┌─ Dataset entries

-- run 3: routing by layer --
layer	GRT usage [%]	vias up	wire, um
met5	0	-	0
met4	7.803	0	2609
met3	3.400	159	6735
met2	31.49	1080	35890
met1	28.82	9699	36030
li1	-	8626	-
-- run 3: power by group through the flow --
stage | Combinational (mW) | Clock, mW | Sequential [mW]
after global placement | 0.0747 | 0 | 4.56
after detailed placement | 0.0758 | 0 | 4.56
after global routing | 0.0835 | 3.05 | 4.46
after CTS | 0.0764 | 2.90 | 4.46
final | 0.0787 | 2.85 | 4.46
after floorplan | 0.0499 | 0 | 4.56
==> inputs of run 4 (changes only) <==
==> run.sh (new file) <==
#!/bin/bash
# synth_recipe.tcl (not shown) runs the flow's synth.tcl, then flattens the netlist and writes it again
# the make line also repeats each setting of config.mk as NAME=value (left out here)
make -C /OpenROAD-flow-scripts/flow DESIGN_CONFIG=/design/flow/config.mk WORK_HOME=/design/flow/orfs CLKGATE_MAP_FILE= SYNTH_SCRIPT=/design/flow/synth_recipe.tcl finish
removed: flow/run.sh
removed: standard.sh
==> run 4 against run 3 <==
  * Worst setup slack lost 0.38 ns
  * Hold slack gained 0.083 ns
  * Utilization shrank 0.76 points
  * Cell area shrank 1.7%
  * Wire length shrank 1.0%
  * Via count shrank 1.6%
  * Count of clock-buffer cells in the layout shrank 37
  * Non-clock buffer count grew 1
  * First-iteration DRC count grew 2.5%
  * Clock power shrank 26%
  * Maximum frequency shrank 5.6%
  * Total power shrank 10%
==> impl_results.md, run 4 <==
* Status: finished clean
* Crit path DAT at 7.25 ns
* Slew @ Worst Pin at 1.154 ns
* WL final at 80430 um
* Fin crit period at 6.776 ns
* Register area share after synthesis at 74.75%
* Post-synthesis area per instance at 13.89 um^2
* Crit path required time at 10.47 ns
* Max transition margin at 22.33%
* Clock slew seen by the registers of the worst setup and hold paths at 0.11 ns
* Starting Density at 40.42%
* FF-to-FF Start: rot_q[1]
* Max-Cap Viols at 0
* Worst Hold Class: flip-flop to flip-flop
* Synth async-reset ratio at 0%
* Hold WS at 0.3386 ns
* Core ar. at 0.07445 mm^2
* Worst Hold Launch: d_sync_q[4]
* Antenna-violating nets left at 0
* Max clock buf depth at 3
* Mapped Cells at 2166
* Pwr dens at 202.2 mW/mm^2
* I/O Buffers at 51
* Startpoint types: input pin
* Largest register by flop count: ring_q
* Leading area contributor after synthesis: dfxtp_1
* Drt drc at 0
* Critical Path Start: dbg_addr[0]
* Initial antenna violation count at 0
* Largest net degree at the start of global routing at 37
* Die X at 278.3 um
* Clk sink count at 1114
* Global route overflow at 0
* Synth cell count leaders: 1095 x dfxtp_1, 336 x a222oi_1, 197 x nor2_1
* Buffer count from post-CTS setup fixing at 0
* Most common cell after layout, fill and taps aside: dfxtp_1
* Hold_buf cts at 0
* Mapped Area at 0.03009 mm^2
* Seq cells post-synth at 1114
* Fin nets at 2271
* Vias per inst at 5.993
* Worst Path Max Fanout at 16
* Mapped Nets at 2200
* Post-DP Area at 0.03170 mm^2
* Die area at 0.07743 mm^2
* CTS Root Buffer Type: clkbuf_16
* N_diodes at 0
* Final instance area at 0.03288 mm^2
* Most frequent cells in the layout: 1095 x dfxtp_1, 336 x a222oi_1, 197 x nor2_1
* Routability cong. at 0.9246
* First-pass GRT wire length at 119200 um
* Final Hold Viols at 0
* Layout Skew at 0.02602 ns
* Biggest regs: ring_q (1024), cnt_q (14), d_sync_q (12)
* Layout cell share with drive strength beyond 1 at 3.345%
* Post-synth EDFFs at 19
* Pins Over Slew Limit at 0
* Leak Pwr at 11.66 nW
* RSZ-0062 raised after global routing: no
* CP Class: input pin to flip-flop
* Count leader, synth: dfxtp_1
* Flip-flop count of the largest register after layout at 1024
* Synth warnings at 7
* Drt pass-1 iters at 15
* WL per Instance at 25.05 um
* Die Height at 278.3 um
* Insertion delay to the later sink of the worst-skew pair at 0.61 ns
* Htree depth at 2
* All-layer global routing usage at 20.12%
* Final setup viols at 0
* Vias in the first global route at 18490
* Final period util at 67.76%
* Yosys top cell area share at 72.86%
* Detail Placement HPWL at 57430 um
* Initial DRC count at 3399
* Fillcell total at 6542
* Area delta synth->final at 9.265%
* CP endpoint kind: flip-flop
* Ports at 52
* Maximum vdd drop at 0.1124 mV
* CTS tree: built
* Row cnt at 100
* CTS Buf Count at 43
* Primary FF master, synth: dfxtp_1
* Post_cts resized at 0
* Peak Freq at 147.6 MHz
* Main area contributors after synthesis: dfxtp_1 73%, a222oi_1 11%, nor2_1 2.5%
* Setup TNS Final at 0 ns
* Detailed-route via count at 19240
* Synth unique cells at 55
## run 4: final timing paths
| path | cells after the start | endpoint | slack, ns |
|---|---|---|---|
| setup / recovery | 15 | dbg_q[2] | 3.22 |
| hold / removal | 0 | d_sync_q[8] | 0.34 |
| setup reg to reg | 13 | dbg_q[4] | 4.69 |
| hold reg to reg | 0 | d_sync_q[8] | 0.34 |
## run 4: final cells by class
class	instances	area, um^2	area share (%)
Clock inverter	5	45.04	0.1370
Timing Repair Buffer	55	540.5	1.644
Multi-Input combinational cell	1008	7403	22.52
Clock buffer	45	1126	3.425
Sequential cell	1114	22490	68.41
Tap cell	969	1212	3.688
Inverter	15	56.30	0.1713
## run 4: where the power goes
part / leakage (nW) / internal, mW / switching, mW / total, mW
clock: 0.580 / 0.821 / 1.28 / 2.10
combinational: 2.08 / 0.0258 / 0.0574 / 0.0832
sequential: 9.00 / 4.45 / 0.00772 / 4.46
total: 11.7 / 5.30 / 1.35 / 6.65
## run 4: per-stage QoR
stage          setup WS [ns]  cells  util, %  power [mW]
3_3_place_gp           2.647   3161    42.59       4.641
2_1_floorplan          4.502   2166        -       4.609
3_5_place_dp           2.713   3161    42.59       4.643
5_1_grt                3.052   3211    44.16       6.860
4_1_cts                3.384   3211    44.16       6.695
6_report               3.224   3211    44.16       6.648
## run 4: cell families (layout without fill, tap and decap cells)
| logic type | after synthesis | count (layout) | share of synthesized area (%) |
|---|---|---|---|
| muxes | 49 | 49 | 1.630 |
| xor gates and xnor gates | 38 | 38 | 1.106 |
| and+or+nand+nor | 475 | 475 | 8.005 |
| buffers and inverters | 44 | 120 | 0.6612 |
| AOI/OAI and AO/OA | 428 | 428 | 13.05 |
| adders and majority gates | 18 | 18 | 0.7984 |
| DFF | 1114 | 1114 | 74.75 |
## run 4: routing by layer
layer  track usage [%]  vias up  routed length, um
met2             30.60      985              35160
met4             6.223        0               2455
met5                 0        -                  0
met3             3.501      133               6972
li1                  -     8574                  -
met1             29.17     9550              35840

└─

## Problem to solve
Starting with the line that holds "fixing at 0" and ending with the line that holds "removal | 0 | d_sync_q[8] | 0.34 |", retype every line in the data above exactly, and nothing else.

## Expected output
* Buffer count from post-CTS setup fixing at 0
* Most common cell after layout, fill and taps aside: dfxtp_1
* Hold_buf cts at 0
* Mapped Area at 0.03009 mm^2
* Seq cells post-synth at 1114
* Fin nets at 2271
* Vias per inst at 5.993
* Worst Path Max Fanout at 16
* Mapped Nets at 2200
* Post-DP Area at 0.03170 mm^2
* Die area at 0.07743 mm^2
* CTS Root Buffer Type: clkbuf_16
* N_diodes at 0
* Final instance area at 0.03288 mm^2
* Most frequent cells in the layout: 1095 x dfxtp_1, 336 x a222oi_1, 197 x nor2_1
* Routability cong. at 0.9246
* First-pass GRT wire length at 119200 um
* Final Hold Viols at 0
* Layout Skew at 0.02602 ns
* Biggest regs: ring_q (1024), cnt_q (14), d_sync_q (12)
* Layout cell share with drive strength beyond 1 at 3.345%
* Post-synth EDFFs at 19
* Pins Over Slew Limit at 0
* Leak Pwr at 11.66 nW
* RSZ-0062 raised after global routing: no
* CP Class: input pin to flip-flop
* Count leader, synth: dfxtp_1
* Flip-flop count of the largest register after layout at 1024
* Synth warnings at 7
* Drt pass-1 iters at 15
* WL per Instance at 25.05 um
* Die Height at 278.3 um
* Insertion delay to the later sink of the worst-skew pair at 0.61 ns
* Htree depth at 2
* All-layer global routing usage at 20.12%
* Final setup viols at 0
* Vias in the first global route at 18490
* Final period util at 67.76%
* Yosys top cell area share at 72.86%
* Detail Placement HPWL at 57430 um
* Initial DRC count at 3399
* Fillcell total at 6542
* Area delta synth->final at 9.265%
* CP endpoint kind: flip-flop
* Ports at 52
* Maximum vdd drop at 0.1124 mV
* CTS tree: built
* Row cnt at 100
* CTS Buf Count at 43
* Primary FF master, synth: dfxtp_1
* Post_cts resized at 0
* Peak Freq at 147.6 MHz
* Main area contributors after synthesis: dfxtp_1 73%, a222oi_1 11%, nor2_1 2.5%
* Setup TNS Final at 0 ns
* Detailed-route via count at 19240
* Synth unique cells at 55
## run 4: final timing paths
| path | cells after the start | endpoint | slack, ns |
|---|---|---|---|
| setup / recovery | 15 | dbg_q[2] | 3.22 |
| hold / removal | 0 | d_sync_q[8] | 0.34 |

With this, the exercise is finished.